Sony Pictures Digital Productions Inc.
- Company type: Subsidiary
- Industry: Entertainment
- Founded: 1994; 32 years ago
- Headquarters: Culver City, California, United States
- Parent: Sony Group Corporation
- Website: sonypictures.net

= Sony Pictures Digital =

Multimedia production company

Sony Pictures Digital Productions Inc. (previously known as Columbia TriStar Interactive, Sony Pictures Interactive Network, and Sony Pictures Digital Entertainment) is a subsidiary of Sony Group Corporation. Operating under the trade name Sony Pictures Digital Productions Inc., it is currently based in Japan, and was formerly based in Culver City, California, up until 2013. Bob Osher was the president of Sony Pictures Digital before he was fired in February 2015.

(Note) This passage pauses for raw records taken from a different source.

==> config.mk <==
export PLATFORM = sky130hd
export DESIGN_NAME = regfile
export DESIGN_NICKNAME = d
export VERILOG_FILES = /design/src/common/rv_pkg.sv /design/src/core/regfile.sv
export SDC_FILE = /design/constraint.sdc
export NUM_CORES = 2
export LEC_CHECK = 0
export ABC_AREA = 0
export BUFFER_PORTS_ARGS = -buffer_cell sky130_fd_sc_hd__buf_4
export CORE_MARGIN = 10
export CORE_UTILIZATION = 52
export CTS_CLUSTER_SIZE = 40
export DETAILED_ROUTE_END_ITERATION = 8
export PLACE_DENSITY = 0.71
export REMOVE_ABC_BUFFERS = 1
export SKIP_CTS_REPAIR_TIMING = 1
export SYNTH_ARGS = -nofsm -noshare
export SYNTH_HDL_FRONTEND = slang
export SYNTH_SLANG_ARGS = --single-unit
export TNS_END_PERCENT = 5
==> constraint.sdc <==
create_clock -name clk -period 1.6 [get_ports clk]
set_input_delay 0.08 -clock clk [delete_from_list [all_inputs] [get_ports clk]]
set_output_delay 0.08 -clock clk [all_outputs]
set_load 0.005 [all_outputs]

It oversees the digital production and online entertainment assets of Sony Pictures, consists of Sony Pictures Mobile, Sony Pictures Digital Networks, and others. It is known as the digital website interactive creator for SPE. Sony Pictures Digital designed websites for Sony Pictures, Screen Gems Network, SoapCity, Sony Pictures Imageworks, GSN, among others for SPE.

Columbia TriStar Interactive was formed in 1994. The first official website it launched was for Johnny Mnemonic in 1995. As well as building websites for films and TV shows, it also set up the Sony Studio Store in 1998 and went into partnership with 444-FILM selling movie tickets.

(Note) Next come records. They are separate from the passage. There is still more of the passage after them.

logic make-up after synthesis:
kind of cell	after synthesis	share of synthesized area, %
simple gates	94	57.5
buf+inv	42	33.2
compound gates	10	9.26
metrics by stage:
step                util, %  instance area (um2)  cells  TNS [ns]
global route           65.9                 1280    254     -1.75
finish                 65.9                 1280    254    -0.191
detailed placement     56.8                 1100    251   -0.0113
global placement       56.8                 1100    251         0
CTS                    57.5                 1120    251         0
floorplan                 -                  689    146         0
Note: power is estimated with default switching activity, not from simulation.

In 2005, the group's name was changed to Sony Pictures Digital Sales and Marketing and encompassed all areas of interactive media creation and marketing for SPE, including gaming, mobile, websites, design and sales.

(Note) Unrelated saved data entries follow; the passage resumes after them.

==> src/common/rv_pkg.sv <==
// Shared widths, encodings and types of the RV32I integer core
package rv_pkg;

	//////////////////////////////
	// Widths and sizes
	//////////////////////////////
	localparam int XLEN           = 32;                   // Data word width
	localparam int REG_BITS       = 5;                    // Register number width
	localparam int IMEM_ADDR_BITS = 6;                    // Word address into IMEM
	localparam int IMEM_DEPTH     = 1 << IMEM_ADDR_BITS;  // IMEM words

	typedef logic [XLEN-1:0]     word_t;
	typedef logic [REG_BITS-1:0] reg_t;

	// ADDI x0,x0,0
	localparam word_t NOP_INSTR = 32'h0000_0013;

	//////////////////////////////
	// Encodings
	//////////////////////////////
	// Major opcodes handled by the decoder
	typedef enum logic [6:0] {
		OP     = 7'b0110011,  // Register-register
		OP_IMM = 7'b0010011,  // Register-immediate
		LUI    = 7'b0110111   // Upper immediate
	} opcode_e;

	// ALU operations
	typedef enum logic [3:0] {
		ADD    = 4'd0,
		SUB    = 4'd1,
		AND    = 4'd2,
		OR     = 4'd3,
		XOR    = 4'd4,
		SLT    = 4'd5,   // Signed compare
		SLTU   = 4'd6,   // Unsigned compare
		SLL    = 4'd7,
		SRL    = 4'd8,
		SRA    = 4'd9,
		PASS_B = 4'd10   // Operand B straight through, for LUI
	} alu_op_e;

endpackage
==> src/common/issue_if.sv <==
// Decoded and forwarded instruction slot from decode into execute
`timescale 1ns/10ps

interface issue_if;
	import rv_pkg::*;

	logic    valid;   // Slot writes a register
	reg_t    rd;      // Destination
	alu_op_e alu_op;  // Operation
	word_t   op_a;    // Forwarded source 1
	word_t   op_b;    // Forwarded source 2 or immediate

	// Decode side
	modport producer (
		output valid, rd, alu_op, op_a, op_b
	);

	// Execute side
	modport consumer (
		input valid, rd, alu_op, op_a, op_b
	);

endinterface

==> src/core/operand_forward.sv <==
// Operand forwarding into decode and the ID/EXE pipeline register
`timescale 1ns/10ps

module operand_forward (
	input  logic            clk,
	input  logic            rst_n,
	input  rv_pkg::reg_t    rs1,
	input  rv_pkg::reg_t    rs2,
	input  rv_pkg::reg_t    rd,
	input  rv_pkg::alu_op_e alu_op,
	input  logic            use_imm,
	input  rv_pkg::word_t   imm,
	input  logic            wr_en,
	input  rv_pkg::word_t   rs1_data,
	input  rv_pkg::word_t   rs2_data,
	input  logic            exe_valid,   // Execute slot
	input  rv_pkg::reg_t    exe_rd,
	input  rv_pkg::word_t   exe_result,
	input  logic            wb_valid,    // Write-back slot
	input  rv_pkg::reg_t    wb_rd,
	input  rv_pkg::word_t   wb_data,
	issue_if.producer       issue
);
	import rv_pkg::*;

	word_t fwd_a;
	word_t fwd_b;

	// Youngest producer wins; valid slots never carry x0
	function automatic word_t fwd_select(input reg_t rs, input word_t rf_data);
		if (exe_valid && exe_rd == rs)
			return exe_result;
		else if (wb_valid && wb_rd == rs)
			return wb_data;
		return rf_data;
	endfunction

	always_comb begin
		fwd_a = fwd_select(rs1, rs1_data);
		fwd_b = use_imm ? imm : fwd_select(rs2, rs2_data);  // Immediate overrides rs2
	end

	//////////////////////////////
	// ID/EXE register
	//////////////////////////////
	always_ff @(posedge clk or negedge rst_n) begin
		if (!rst_n)
			issue.valid <= 1'b0;
		else
			issue.valid <= wr_en;
	end

	always_ff @(posedge clk) begin
		issue.rd     <= rd;
		issue.alu_op <= alu_op;
		issue.op_a   <= fwd_a;
		issue.op_b   <= fwd_b;
	end

endmodule

==> src/flat_wrapper.sv <==
// flat-port wrapper written by rule: the top's interface ports become plain ports
module operand_forward_flat import rv_pkg::*;
  (clk, rst_n, rs1, rs2, rd, alu_op, use_imm, imm, wr_en, rs1_data, rs2_data, exe_valid, exe_rd, exe_result, wb_valid, wb_rd, wb_data, issue_valid, issue_rd, issue_alu_op, issue_op_a, issue_op_b);
  issue_if issue_i ();
  input  logic clk;
  input  logic rst_n;
  input  rv_pkg::reg_t rs1;
  input  rv_pkg::reg_t rs2;
  input  rv_pkg::reg_t rd;
  input  rv_pkg::alu_op_e alu_op;
  input  logic use_imm;
  input  rv_pkg::word_t imm;
  input  logic wr_en;
  input  rv_pkg::word_t rs1_data;
  input  rv_pkg::word_t rs2_data;
  input  logic exe_valid;
  input  rv_pkg::reg_t exe_rd;
  input  rv_pkg::word_t exe_result;
  input  logic wb_valid;
  input  rv_pkg::reg_t wb_rd;
  input  rv_pkg::word_t wb_data;
  output wire logic [$bits(issue_i.valid)-1:0] issue_valid;
  output wire logic [$bits(issue_i.rd)-1:0] issue_rd;
  output wire logic [$bits(issue_i.alu_op)-1:0] issue_alu_op;
  output wire logic [$bits(issue_i.op_a)-1:0] issue_op_a;
  output wire logic [$bits(issue_i.op_b)-1:0] issue_op_b;
  assign issue_valid = issue_i.valid;
  assign issue_rd = issue_i.rd;
  assign issue_alu_op = issue_i.alu_op;
  assign issue_op_a = issue_i.op_a;
  assign issue_op_b = issue_i.op_b;
  operand_forward u_core (.clk(clk), .rst_n(rst_n), .rs1(rs1), .rs2(rs2), .rd(rd), .alu_op(alu_op), .use_imm(use_imm), .imm(imm), .wr_en(wr_en), .rs1_data(rs1_data), .rs2_data(rs2_data), .exe_valid(exe_valid), .exe_rd(exe_rd), .exe_result(exe_result), .wb_valid(wb_valid), .wb_rd(wb_rd), .wb_data(wb_data), .issue(issue_i));
endmodule
==> config.mk <==
export PLATFORM = sky130hd
export DESIGN_NAME = operand_forward_flat
export DESIGN_NICKNAME = d
export VERILOG_FILES = /design/src/common/rv_pkg.sv /design/src/common/issue_if.sv /design/src/core/operand_forward.sv /design/src/flat_wrapper.sv
export SDC_FILE = /design/constraint.sdc
export NUM_CORES = 1
export LEC_CHECK = 0
export BUFFER_PORTS_ARGS = -buffer_cell sky130_fd_sc_hd__buf_2
export CAP_MARGIN = 20
export CORE_AREA = 2 2 103 105
export CTS_BUF_LIST = sky130_fd_sc_hd__clkbuf_16
export DETAILED_ROUTE_END_ITERATION = 10
export DIE_AREA = 0 0 105 107
export GPL_TIMING_DRIVEN = 0
export PLACE_DENSITY_LB_ADDON = 0.25
export SYNTH_ARGS = -nofsm -noshare
export SYNTH_HDL_FRONTEND = slang
export SYNTH_SLANG_ARGS = --single-unit
==> constraint.sdc <==
create_clock -name clk -period 0.8 [get_ports clk]
set_input_delay 0.12 -clock clk [delete_from_list [all_inputs] [get_ports clk]]
set_output_delay 0.12 -clock clk [all_outputs]
set_load 0.005 [all_outputs]
**Word level (Yosys, flattened, before mapping)**

Index checks and enable logic that the tools add are counted.
Widths: inputs -> output; s select.

- Bits in registers: 74
- Latch bits: 0
- Memory bits (writable): 0
- Bits in read-only memories: 0
- Input bits: 195
- Output and inout bits: 74
- Word-level logic and storage cells: 24
- Memories kept: 0

- $add $sub $neg: 0
- Multiply operators: 0
- Divide/modulo/power cells: 0
- $lt $le $gt $ge: 0
- Equal/unequal tests: 4
- Shifts and indexed selects: 0
- Muxes and demuxes: 11
- Bitwise logic cells: 0
- Reductions and logical operators: 4

Operators with widths:

| kind | count |
|---|---|
| $mux 32 | 7 |
| $eq 5x5->1 | 4 |
| $logic_and 1x1->1 | 4 |
| $mux 1 | 4 |

**Longest topological paths before layout**

Gate-level depths: netlist (run 1).

- Depth after elaboration: 6
- Gate-level depth with buffers: 6

**Least setup slack after synthesis (run 1)**

OpenSTA, ideal clock, no wires.

- Path kind: input to register
- From: input port exe_rd[3]
- To: register u_core.issue.op_a[10]
- Data arrival time: 1,070 ps
- Path slack: -344 ps
- Stages on the path: 6
- Buffers on the path: 2
- Path through: xnor2_1 nand4_2 or2_1 buf_6 buf_12 a31oi_2

- Longest elaborated chain between the ends: 4
- Elaborated cells between the ends (all ways): 5
- Classes of those cells: 1 x eq/ne; 3 x mux; 1 x reduce/logical

Ends and longest elaborated chain:

| what | RTL line | source |
|---|---|---|
| from (decl) | flat_wrapper.sv:17 | `input rv_pkg::reg_t exe_rd;` |
| $eq 5x5->1 (*) | operand_forward.sv:31 | `if (exe_valid && exe_rd == rs)` |
| $logic_and 1x1->1 (*) | operand_forward.sv:31 |  |
| $mux 32 or $mux 1 (tied branches) | operand_forward.sv:31 |  |
| $mux 32 (*) | operand_forward.sv:35 | `return rf_data;` |
| named net u_core.fwd_a[10] | operand_forward.sv:26 | `word_t fwd_a;` |
| to (signal assigned) | operand_forward.sv:56 | `issue.op_a <= fwd_a;` |
| to (decl) | issue_if.sv:15 | `output valid, rd, alu_op, op_a, op_b` |

The timed path passes the listed nets; every way through them passes the cells marked *.

**Worst setup path after layout (run 1)**

- From: input port rs1[2]
- To: register u_core.issue.op_a[0]

- Longest elaborated chain between the ends: 5
- Elaborated cells between the ends (all ways): 8
- Classes of those cells: 2 x eq/ne; 4 x mux; 2 x reduce/logical

Ends and longest elaborated chain:

| what | RTL line | source |
|---|---|---|
| from (decl) | flat_wrapper.sv:7 | `input rv_pkg::reg_t rs1;` |
| $eq 5x5->1 | operand_forward.sv:33 | `else if (wb_valid && wb_rd == rs)` |
| $logic_and 1x1->1 | operand_forward.sv:33 |  |
| $mux 1 | operand_forward.sv:33 |  |
| $mux 1 | operand_forward.sv:31 |  |
| $mux 32 (*) | operand_forward.sv:35 |  |
| named net u_core.fwd_a[0] | operand_forward.sv:26 |  |

Marks and branches as above.

==> results of run 1 <==
## routing by layer
layer / wire length, um / vias up / GRT usage
li1: - / 2353 / -
met1: 7510 / 2600 / 0.379
met2: 11000 / 458 / 0.568
met3: 1970 / 106 / 0.0766
met4: 1200 / 0 / 0.155
met5: 0 / - / 0
## worst min-delay path by stage
stage                                               end  depth (start not counted)  slack [ps]          from
after floorplan            u_core.issue.valid$_DFF_PN0_                          0        -180         rst_n
after global placement     u_core.issue.valid$_DFF_PN0_                          1        -100         rst_n
after detailed placement   u_core.issue.valid$_DFF_PN0_                          1        -100         rst_n
after CTS                  u_core.issue.op_b[0]$_DFF_P_                          3          60   rs2_data[0]
after global routing      u_core.issue.op_b[23]$_DFF_P_                          3          70  rs2_data[23]
final                     u_core.issue.op_b[27]$_DFF_P_                          3          60  rs2_data[27]
## Yosys cell counts, drive strengths merged
cell type	instances
o21ba	1
o41ai	32
buf	27
dfxtp	73
nand3	64
nand2	4
xnor2	20
o21ai	64
nor3	32
clkbuf	27
nand4	4
dfrtp	1
and4	2
and2	2
a31oi	64
nand2b	32
or2	1
## stage by stage
stage / total power [W] / instance area (um2) / setup WS, ps / setup TNS [ps]
CTS: 0.0114 / 7410 / -252 / -17800
detailed placement: 0.00633 / 5480 / -859 / -48890
finish: 0.0122 / 8340 / -303 / -19340
global placement: 0.00631 / 5480 / -798 / -47200
global route: 0.0125 / 8340 / -333 / -22550
floorplan: 0.00515 / 3970 / -300 / -18370
## critical path, cell delays in order
cell,delay [ps]
buf_8,110
xnor2_4,170
nand4_4,160
or2_4,380
buf_6,160
a31oi_1,220
## kinds of logic after synthesis
kind of cell              Yosys count
buffers and inverters              54
DFF                                74
and+or+nand+nor                   141
AOI/OAI and AO/OA                 161
xor gates and xnor gates           20
## sequential cells by signal, indices dropped and copies added (netlist names)
register,cells
u_core.issue.rd,5
u_core.issue.valid,1
u_core.issue.op_a,32
u_core.issue.op_b,32
u_core.issue.alu_op,4
## final cells by class
cell class | instances | share of cell area
Multi-Input combinational cell | 322 | 0.453
Sequential cell | 74 | 0.182
Clock buffer | 9 | 0.0270
Timing Repair Buffer | 304 | 0.247
Tap cell | 136 | 0.0204
Buffer | 49 | 0.0612
Clock inverter | 7 | 0.00915
## power groups by stage
stage,combinational [W],clock [W],sequential [W]
final,0.00385,0.00421,0.00411
after global routing,0.00400,0.00436,0.00413
after CTS,0.00311,0.00418,0.00407
after detailed placement,0.00219,0,0.00414
after global placement,0.00217,0,0.00414
after floorplan,0.000969,0,0.00419
## what timing repair did
action,4_1_cts,5_1_grt
setup endpoints to repair,138,138
gates resized for setup,303,189
cloned,11,2
hold endpoints to repair,11,0
buffers inserted,12,1
hold buffers,11,0
pin swaps,37,36
==> results.cfg, run 1 <==
[outcome]
status = complete, but fails checks
violations = setup timing

[sta]
final_hold_viol_count = 0
tightest_slew_ps = 682
min_period_over_period = 1.38
finalMaxSlewViolations = 0
rsz0062_at_grt = yes
fin_ws_ps = -303
slew_headroom = 0.545
fin_crit_ps = 1100
timing.fmax_mhz = 906
whs_ps = 62.9
finalSetupViolations = 138

[final_layout]
drive_gt1_frac = 0.744
final_cells = 901
antenna_cells = 0
num-fill-cells = 557
nets = 955
layout.cells.most_common = buf_2
seq_area_um2 = 1520
final_cell_mix = buf_2 (238), dfxtp_1 (48), buf_6 (43)
final_util = 0.827
syn2layout_area_growth_pct = 113
multi_input_area_um2 = 3780

[floorplanning]
die_y_um = 107
design.core.area_um2 = 10100
start_util = 0.387
row_count = 37
dieArea_um2 = 11200
pin_count = 269
die_width_um = 105

[clocking]
cts_tree = done
cts.sink_count = 74
cts_inserted_buffers = 9
htree_num_levels = 3
path_clk_slew_ps = 70
cts_buffer_depth = 2
cts-root-buf = clkbuf_16

[power_and_ir_drop]
p_sw_frac = 0.321
powerDensity_nw_per_um2 = 1460
cellLeakagePower_nw = 3.46
seqPwrFrac = 0.338
ir_worst_vdd_mv = 1.23
p_comb_frac = 0.316
p_sw_w = 0.00390
p_int_w = 0.00827
p_clk_frac = 0.346

[yosys]
syn-num-nets = 645
synth-seq-cells = 74
synth_top_area_frac = 0.374
yosysUniqueCellTypes = 22
yosysSeqAreaShare = 0.380
synth_xor_area_frac = 0.0448
ys_warn_count = 0
synth.cell_area_um2 = 3910
avgSynthCellArea_um2 = 8.69
synth_adder_area_share = 0
yosys-top-cells-area = dfxtp_1 (37%), a31oi_2 (9.6%), nand3_1 (8.2%)
synth_top_cell_by_area = dfxtp_1
synth_top_family_by_area = compound AO/OA/AOI/OAI gates
synth_mux_area_frac = 0
synth_compound_gate_area_share = 0.307
synthCells = 450
synthSimpleGateAreaFrac = 0.195

[placement]
io_buffers = 267
dp.cells = 853
place_hpwl_um = 12600
gp_congestion = 0.925

[flow_run]
cap_violations = 0

[global_routing]
grtUsageTotal = 0.326
grt_max_degree = 15
overflow = 0
antenna_found_initial = 0
first_global_vias = 5303
grt_first_pass_wirelength_um = 28400

[worst_hold_path]
hp-class = input pin to register

[routing]
routed_wl_um = 21700
vias_per_cell = 6.12
post_drt_wl_per_cell_um = 24.1
drc_errors = 0
firstDrtPassIters = 5
via_count = 5517
ant_nets = 0
drt_iter0_drc = 393

[worst_setup_path]
cp-end-kind = register
cp-startpoint = rs1[2]
crit_end = u_core.issue.op_a[0]$_DFF_P_
startpoint_type = input pin
cp_max_fo = 8
crit_required_ps = 1030
timing_worst_setup_path_type = input pin to register
critPathArrivalTime_ps = 1340
Note: power is estimated with default switching activity, not from simulation.
==> run 2: changes to the inputs <==
--- a/config.mk
+++ b/config.mk
@@ -11,7 +11,8 @@
 export CTS_BUF_LIST = sky130_fd_sc_hd__clkbuf_16
 export DETAILED_ROUTE_END_ITERATION = 10
 export DIE_AREA = 0 0 105 107
-export GPL_TIMING_DRIVEN = 0
+export GPL_TIMING_DRIVEN = 1
+export MAX_ROUTING_LAYER = met4
 export PLACE_DENSITY_LB_ADDON = 0.25
 export SYNTH_ARGS = -nofsm -noshare
 export SYNTH_HDL_FRONTEND = slang
==> run 2 against run 1 <==
Net effect:
- the run still ends with setup timing left
- routed wire length decreased by 1.0%
- final cell count decreased by 1.1%
- combinational power about the same
- sequential power about the same
- global-route usage increased by 0.84 points
- count of clock-buffer cells in the layout unchanged
- die area unchanged
- sequential share of layout area about the same
- critical endpoint is now u_core.issue.op_b[6]$_DFF_P_
- clock power increased by 5.0%
==> results.cfg, run 2 (synthesis results as in run 1) <==
[outcome]
status = complete, but fails checks
violations = setup timing

[clocking]
cts_buffer_depth = 2
cts_tree = done
cts_inserted_buffers = 9
path_clk_slew_ps = 70
htree_num_levels = 3
cts.sink_count = 74
cts-root-buf = clkbuf_16

[sta]
fin_ws_ps = -331
fin_crit_ps = 1130
finalMaxSlewViolations = 0
whs_ps = 54.8
finalSetupViolations = 138
rsz0062_at_grt = yes
final_hold_viol_count = 0
tightest_slew_ps = 404
timing.fmax_mhz = 884
min_period_over_period = 1.41
slew_headroom = 0.727

[placement]
place_hpwl_um = 12800
io_buffers = 268
gp_congestion = 0.953

[global_routing]
grt_first_pass_wirelength_um = 28000
grtUsageTotal = 0.335
grt_max_degree = 23
antenna_found_initial = 1
first_global_vias = 5158
overflow = 0

[final_layout]
layout.cells.most_common = buf_2
reg.largest.list = u_core.issue.op_a: 32 flops, u_core.issue.op_b: 32 flops, u_core.issue.rd: 5 flops
final_cell_mix = buf_2 (236), dfxtp_1 (48), nand3_1 (34), buf_6 (34), a31oi_4 (33)
drive_gt1_frac = 0.732
syn2layout_area_growth_pct = 114
nets = 944

[worst_setup_path]
cp-end-kind = register
crit_required_ps = 1060
critPathArrivalTime_ps = 1390
cp_max_fo = 22
startpoint_type = input pin
timing_worst_setup_path_type = input pin to register

[routing]
routed_wl_um = 21500
post_drt_wl_per_cell_um = 24.1
vias_per_cell = 6.11
drt_iter0_drc = 416
firstDrtPassIters = 5
drc_errors = 0
via_count = 5447
ant_nets = 0

[worst_hold_path]
hp-class = input pin to register

[floorplanning]
start_util = 0.387
design.core.area_um2 = 10100
die_width_um = 105
row_count = 37
die_y_um = 107
pin_count = 269
dieArea_um2 = 11200

[power_and_ir_drop]
powerDensity_nw_per_um2 = 1480
cellLeakagePower_nw = 3.34
report.power.total_w = 0.0124
ir_worst_vdd_mv = 1.06

[flow_run]
cap_violations = 0
==> run 2: cell types whose count changed in the layout (fill, tap and decap cells not counted), sizes merged <==
cell	delta
clkinvlp	-2
diode	+1
bufinv	+1
inv	+1
buf	+4
clkbuf	-15
==> run 2: repair_timing <==
| item | 4_1_cts | 5_1_grt |
|---|---|---|
| buffers inserted | 6 | 4 |
| pin swaps | 15 | 40 |
| hold endpoints to repair | 11 | 0 |
| gates cloned | 8 | 7 |
| gates resized for setup | 200 | 197 |
| hold buffers | 11 | 0 |
| endpoints found under the setup margin | 138 | 138 |
==> run 2: through the flow <==
step	TNS (ps)	util	cell area, um2	worst slack, ps	cells
CTS	-18070	0.713	7200	-245	882
global placement	-35470	0.559	5640	-613	841
global route	-23660	0.828	8360	-417	891
detailed placement	-37110	0.559	5640	-658	841
floorplan	-18370	-	3970	-300	450
finish	-19800	0.828	8360	-331	891
==> run 2: path summary, 6_finish.rpt <==
path                                            endpoint  depth (start not counted)          from
setup / recovery            u_core.issue.op_b[6]$_DFF_P_                          6      wb_rd[3]
hold / removal             u_core.issue.op_b[25]$_DFF_P_                          3  rs2_data[25]
max in group asynchronous   u_core.issue.valid$_DFF_PN0_                          2         rst_n
min in group asynchronous   u_core.issue.valid$_DFF_PN0_                          2         rst_n
==> run 2: power by group <==
part	internal, W	switching [W]	leakage, nW
logic	0.00185	0.00200	2.55
clock network	0.00273	0.00169	0.161
registers	0.00401	0.000101	0.627
==> run 2: per-layer routing <==
layer,GRT usage,vias to the layer above,wire [um]
met1,0.385,2562,7500
met4,0.146,0,1090
li1,-,2337,-
met3,0.0833,102,2120
met5,-,-,0
met2,0.558,446,10700
==> run 2: layout make-up <==
cell class	count	area (um2)
Clock buffer	9	225
Tap cell	136	170
Clock inverter	7	91.3
Fill cell	551	1730
Multi-Input combinational cell	322	3740
Timing Repair Buffer	342	2610
Sequential cell	74	1520
Antenna cell	1	2.50
==> run 2: worst max-delay path, stage by stage <==
cell and delay (ps):
buf_2 130, xnor2_1 220, and4_2 330, buf_12 190, nand3_1 160, a31oi_2 240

The company was also a co-producer along with ShadowMachine, Seth Green's Stoopid Monkey production company, Williams Street, and Cartoon Network for the show, Robot Chicken until season 5, when Sony Pictures Television assumed the role.

Its former visual effects division Sony Pictures Imageworks provides visual effects for films produced not only by the divisions of the current parent Sony Pictures Motion Picture Group, but also by other non-SPE studios.